Improved Convergence of Score-Based Diffusion Models via Prediction-Correction
Francesco Pedrotti, Jan Maas, Marco Mondelli
TL;DR
This work tackles the theoretical bottleneck in score-based diffusion models where convergence guarantees traditionally require letting the forward-time perturbation $T_1$ go to infinity. It introduces a finite-time predictor-corrector scheme: run the forward OU process to a fixed $T_1$, perform an inexact Langevin correction to sample from $p_{T_1}$ using the estimated score $s_\theta$, and then execute a deterministic reverse using the learned score to recover $p$. The authors establish Wasserstein convergence bounds $W_2(p,p_\theta)$ that depend only logarithmically on the ambient dimension and the subgaussian norm of the data, under mild assumptions and using only the integrated $L^2$ score loss; they also develop a mechanism to bound a stronger tail loss $\epsilon_{MGF}$ via a truncation strategy.
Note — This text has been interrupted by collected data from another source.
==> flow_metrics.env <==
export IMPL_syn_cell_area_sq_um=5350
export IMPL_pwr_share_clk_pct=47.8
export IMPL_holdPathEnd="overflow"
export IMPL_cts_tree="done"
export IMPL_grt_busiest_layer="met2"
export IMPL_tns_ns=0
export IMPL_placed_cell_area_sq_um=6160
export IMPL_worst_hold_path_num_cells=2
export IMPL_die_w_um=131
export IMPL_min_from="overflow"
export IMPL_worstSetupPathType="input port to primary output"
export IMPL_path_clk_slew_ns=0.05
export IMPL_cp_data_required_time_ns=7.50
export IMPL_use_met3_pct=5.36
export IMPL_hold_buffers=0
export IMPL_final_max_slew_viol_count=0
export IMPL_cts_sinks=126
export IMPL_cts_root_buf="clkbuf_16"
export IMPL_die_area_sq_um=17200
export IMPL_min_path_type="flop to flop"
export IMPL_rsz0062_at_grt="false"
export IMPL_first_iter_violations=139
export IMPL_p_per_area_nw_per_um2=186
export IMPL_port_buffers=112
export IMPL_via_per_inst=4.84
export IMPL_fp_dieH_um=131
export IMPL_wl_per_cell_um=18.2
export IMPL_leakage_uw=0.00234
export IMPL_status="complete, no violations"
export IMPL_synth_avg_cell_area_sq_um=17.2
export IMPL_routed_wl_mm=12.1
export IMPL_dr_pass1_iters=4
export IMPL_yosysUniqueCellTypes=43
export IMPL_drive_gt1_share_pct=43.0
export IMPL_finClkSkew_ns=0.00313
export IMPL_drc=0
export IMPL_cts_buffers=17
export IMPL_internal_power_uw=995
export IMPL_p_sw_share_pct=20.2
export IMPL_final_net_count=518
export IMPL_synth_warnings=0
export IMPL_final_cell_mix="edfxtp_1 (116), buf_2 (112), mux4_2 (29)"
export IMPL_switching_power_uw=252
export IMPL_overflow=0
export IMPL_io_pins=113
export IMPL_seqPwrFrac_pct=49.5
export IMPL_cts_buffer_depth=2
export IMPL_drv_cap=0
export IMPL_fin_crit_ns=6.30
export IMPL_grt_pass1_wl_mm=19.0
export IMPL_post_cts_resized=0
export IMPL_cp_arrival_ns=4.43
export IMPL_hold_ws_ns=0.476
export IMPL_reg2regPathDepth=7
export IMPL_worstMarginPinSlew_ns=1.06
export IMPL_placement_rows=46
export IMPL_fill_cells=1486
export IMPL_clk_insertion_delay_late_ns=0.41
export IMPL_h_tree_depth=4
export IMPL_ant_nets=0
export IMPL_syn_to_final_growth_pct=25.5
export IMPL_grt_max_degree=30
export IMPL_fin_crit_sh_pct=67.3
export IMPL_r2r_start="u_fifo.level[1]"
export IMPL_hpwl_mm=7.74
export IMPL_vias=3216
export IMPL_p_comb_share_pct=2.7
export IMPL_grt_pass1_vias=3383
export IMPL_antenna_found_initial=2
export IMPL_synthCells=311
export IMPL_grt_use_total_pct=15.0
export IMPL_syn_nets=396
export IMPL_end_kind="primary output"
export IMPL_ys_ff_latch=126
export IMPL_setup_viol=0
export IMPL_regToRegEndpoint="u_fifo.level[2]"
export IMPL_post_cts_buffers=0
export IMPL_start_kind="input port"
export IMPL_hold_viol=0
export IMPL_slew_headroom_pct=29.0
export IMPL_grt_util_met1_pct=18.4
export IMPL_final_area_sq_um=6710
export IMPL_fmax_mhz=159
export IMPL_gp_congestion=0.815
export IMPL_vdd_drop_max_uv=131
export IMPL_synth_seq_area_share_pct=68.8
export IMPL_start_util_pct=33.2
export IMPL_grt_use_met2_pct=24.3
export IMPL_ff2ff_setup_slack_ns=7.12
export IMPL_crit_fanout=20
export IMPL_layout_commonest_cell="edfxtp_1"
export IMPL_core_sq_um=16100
The paper further shows discretized-scheme convergence in total variation, highlighting practical stability and reduced computational cost, and contrasts these results with prior work that required $T_1 \to \infty$ or imposed stronger score-estimation assumptions. Overall, the results provide a principled, scalable pathway to reliable sampling with SGMs by fixing forward-time duration and leveraging a two-stage correction process.
Abstract
Score-based generative models (SGMs) are powerful tools to sample from complex data distributions. Their underlying idea is to (i) run a forward process for time $T_1$ by adding noise to the data, (ii) estimate its score function, and (iii) use such estimate to run a reverse process. As the reverse process is initialized with the stationary distribution of the forward one, the existing analysis paradigm requires $T_1\to\infty$. This is however problematic: from a theoretical viewpoint, for a given precision of the score approximation, the convergence guarantee fails as $T_1$ diverges; from a practical viewpoint, a large $T_1$ increases computational costs and leads to error propagation. This paper addresses the issue by considering a version of the popular predictor-corrector scheme: after running the forward process, we first estimate the final distribution via an inexact Langevin dynamics and then revert the process. Our key technical contribution is to provide convergence guarantees which require to run the forward process only for a fixed finite time $T_1$. Our bounds exhibit a mild logarithmic dependence on the input dimension and the subgaussian norm of the target distribution, have minimal assumptions on the data, and require only to control the $L^2$ loss on the score approximation, which is the quantity minimized in practice.